9. DynamicCache --- 动态缓存

源码位置: $cache_utils.py:1229-1334$ (file:///workspace/src/transformers/cache_utils.py#L1229-L1334)

设计意图

DynamicCache 是最常用的缓存类，适用于绝大多数生成式模型。它根据模型配置自动选择每层的缓存类型。

构造逻辑

python 复制代码

class DynamicCache(Cache):
    def __init__(self, ddp_cache_data=None, config=None,
                 offloading=False, offload_only_non_sliding=False):
        layers = []

        # 路径1: 根据 config 自动构建异构层
        if config is not None:
            decoder_config = config.get_text_config(decoder=True)
            sliding_window = getattr(decoder_config, "sliding_window", None) or \
                             getattr(decoder_config, "attention_chunk_size", None)
            layer_types = getattr(decoder_config, "layer_types", None)
            if layer_types is None:
                # 无显式 layer_types，根据 sliding_window 推断
                layer_types = []
                for _ in range(decoder_config.num_hidden_layers):
                    if sliding_window is not None:
                        layer_types.append("sliding_attention")
                    else:
                        layer_types.append("full_attention")
            # 跳过共享 KV 层（如 Gemma3n）
            if hasattr(decoder_config, "num_kv_shared_layers"):
                layer_types = layer_types[: -decoder_config.num_kv_shared_layers]

            for layer_type in layer_types:
                cache_cls = LAYER_TYPE_CACHE_MAPPING.get(layer_type, DynamicLayer)
                layers.append(cache_cls(decoder_config))

        # 路径2: 从 DDP 数据填充
        if ddp_cache_data is not None:
            for layer_idx, kv_and_optional_sliding in enumerate(ddp_cache_data):
                if config is None:
                    sliding_window_tensor = kv_and_optional_sliding[2] \
                        if len(kv_and_optional_sliding) == 3 else None
                    if sliding_window_tensor is not None:
                        layers.append(DynamicSlidingWindowLayer(
                            sliding_window=sliding_window_tensor[0].item()))
                    else:
                        layers.append(DynamicLayer())
                _, _ = layers[layer_idx].update(
                    kv_and_optional_sliding[0], kv_and_optional_sliding[1])

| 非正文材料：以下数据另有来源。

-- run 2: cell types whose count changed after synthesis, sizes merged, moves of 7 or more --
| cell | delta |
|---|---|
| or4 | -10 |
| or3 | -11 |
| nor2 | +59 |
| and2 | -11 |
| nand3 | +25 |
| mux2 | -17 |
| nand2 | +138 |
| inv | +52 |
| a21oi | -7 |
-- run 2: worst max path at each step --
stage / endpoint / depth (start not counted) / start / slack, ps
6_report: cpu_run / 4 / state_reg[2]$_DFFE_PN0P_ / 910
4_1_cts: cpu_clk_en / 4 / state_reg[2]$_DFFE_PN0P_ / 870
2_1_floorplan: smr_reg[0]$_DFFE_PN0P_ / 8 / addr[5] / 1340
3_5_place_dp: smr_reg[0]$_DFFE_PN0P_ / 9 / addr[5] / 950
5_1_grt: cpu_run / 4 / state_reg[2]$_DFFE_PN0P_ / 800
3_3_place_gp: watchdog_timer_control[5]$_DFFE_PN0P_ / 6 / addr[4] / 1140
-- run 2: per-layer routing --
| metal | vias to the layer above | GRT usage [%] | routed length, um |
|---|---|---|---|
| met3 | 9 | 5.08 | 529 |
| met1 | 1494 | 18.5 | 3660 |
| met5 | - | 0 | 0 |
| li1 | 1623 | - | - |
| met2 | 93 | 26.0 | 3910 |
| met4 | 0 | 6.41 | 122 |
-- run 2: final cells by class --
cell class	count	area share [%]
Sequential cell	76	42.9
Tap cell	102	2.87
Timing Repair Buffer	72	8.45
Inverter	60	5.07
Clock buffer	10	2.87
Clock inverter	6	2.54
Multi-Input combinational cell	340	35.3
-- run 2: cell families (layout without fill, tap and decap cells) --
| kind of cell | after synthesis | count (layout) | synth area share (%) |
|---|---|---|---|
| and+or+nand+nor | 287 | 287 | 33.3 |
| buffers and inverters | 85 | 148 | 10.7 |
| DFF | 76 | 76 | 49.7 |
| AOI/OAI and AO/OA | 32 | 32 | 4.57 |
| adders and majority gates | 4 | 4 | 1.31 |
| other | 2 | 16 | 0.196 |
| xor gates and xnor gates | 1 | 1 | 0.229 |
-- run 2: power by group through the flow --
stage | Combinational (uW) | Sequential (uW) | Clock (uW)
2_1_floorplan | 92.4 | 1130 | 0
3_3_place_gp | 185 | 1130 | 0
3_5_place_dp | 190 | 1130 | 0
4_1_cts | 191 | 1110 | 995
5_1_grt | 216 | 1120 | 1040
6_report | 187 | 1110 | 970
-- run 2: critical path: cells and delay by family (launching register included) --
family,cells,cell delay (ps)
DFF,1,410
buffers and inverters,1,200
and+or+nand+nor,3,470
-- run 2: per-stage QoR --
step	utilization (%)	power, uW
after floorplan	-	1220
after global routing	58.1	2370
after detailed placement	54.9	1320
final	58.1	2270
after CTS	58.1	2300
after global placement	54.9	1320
### config.mk
export PLATFORM = sky130hd
export DESIGN_NAME = sequence_output_allocator
export DESIGN_NICKNAME = d
export VERILOG_FILES = /design/src/seq_out_pkg.sv /design/src/sequence_output_allocator.sv
export VERILOG_INCLUDE_DIRS = /design/src /design/src/src
export SDC_FILE = /design/constraint.sdc
export NUM_CORES = 1
export LEC_CHECK = 0
export ABC_AREA = 0
export BUFFER_PORTS_ARGS = -buffer_cell sky130_fd_sc_hd__buf_2
export CAP_MARGIN = 40
export CORE_MARGIN = 2
export CORE_UTILIZATION = 50
export CTS_CLUSTER_SIZE = 30
export DETAILED_ROUTE_END_ITERATION = 10
export PLACE_DENSITY = 0.71
export REMOVE_ABC_BUFFERS = 1
export SKIP_LAST_GASP = 1
export SLEW_MARGIN = 5
export SYNTH_ARGS = -nofsm -noshare
export SYNTH_HDL_FRONTEND = slang
export SYNTH_SLANG_ARGS = --single-unit
### constraint.sdc
create_clock -name clk -period 5.05 [get_ports clk]
set_input_delay 0 -clock clk [delete_from_list [all_inputs] [get_ports clk]]
set_output_delay 0 -clock clk [all_outputs]
set_load 0.1 [all_outputs]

        # 路径3: 无 config 无数据 --- 懒创建 DynamicLayer
        if len(layers) == 0:
            super().__init__(layer_class_to_replicate=DynamicLayer, ...)
        else:
            super().__init__(layers=layers, ...)

迭代器

python 复制代码

def __iter__(self):
    for layer in self.layers:
        yield layer.keys, layer.values, getattr(layer, "_sliding_window_tensor", None)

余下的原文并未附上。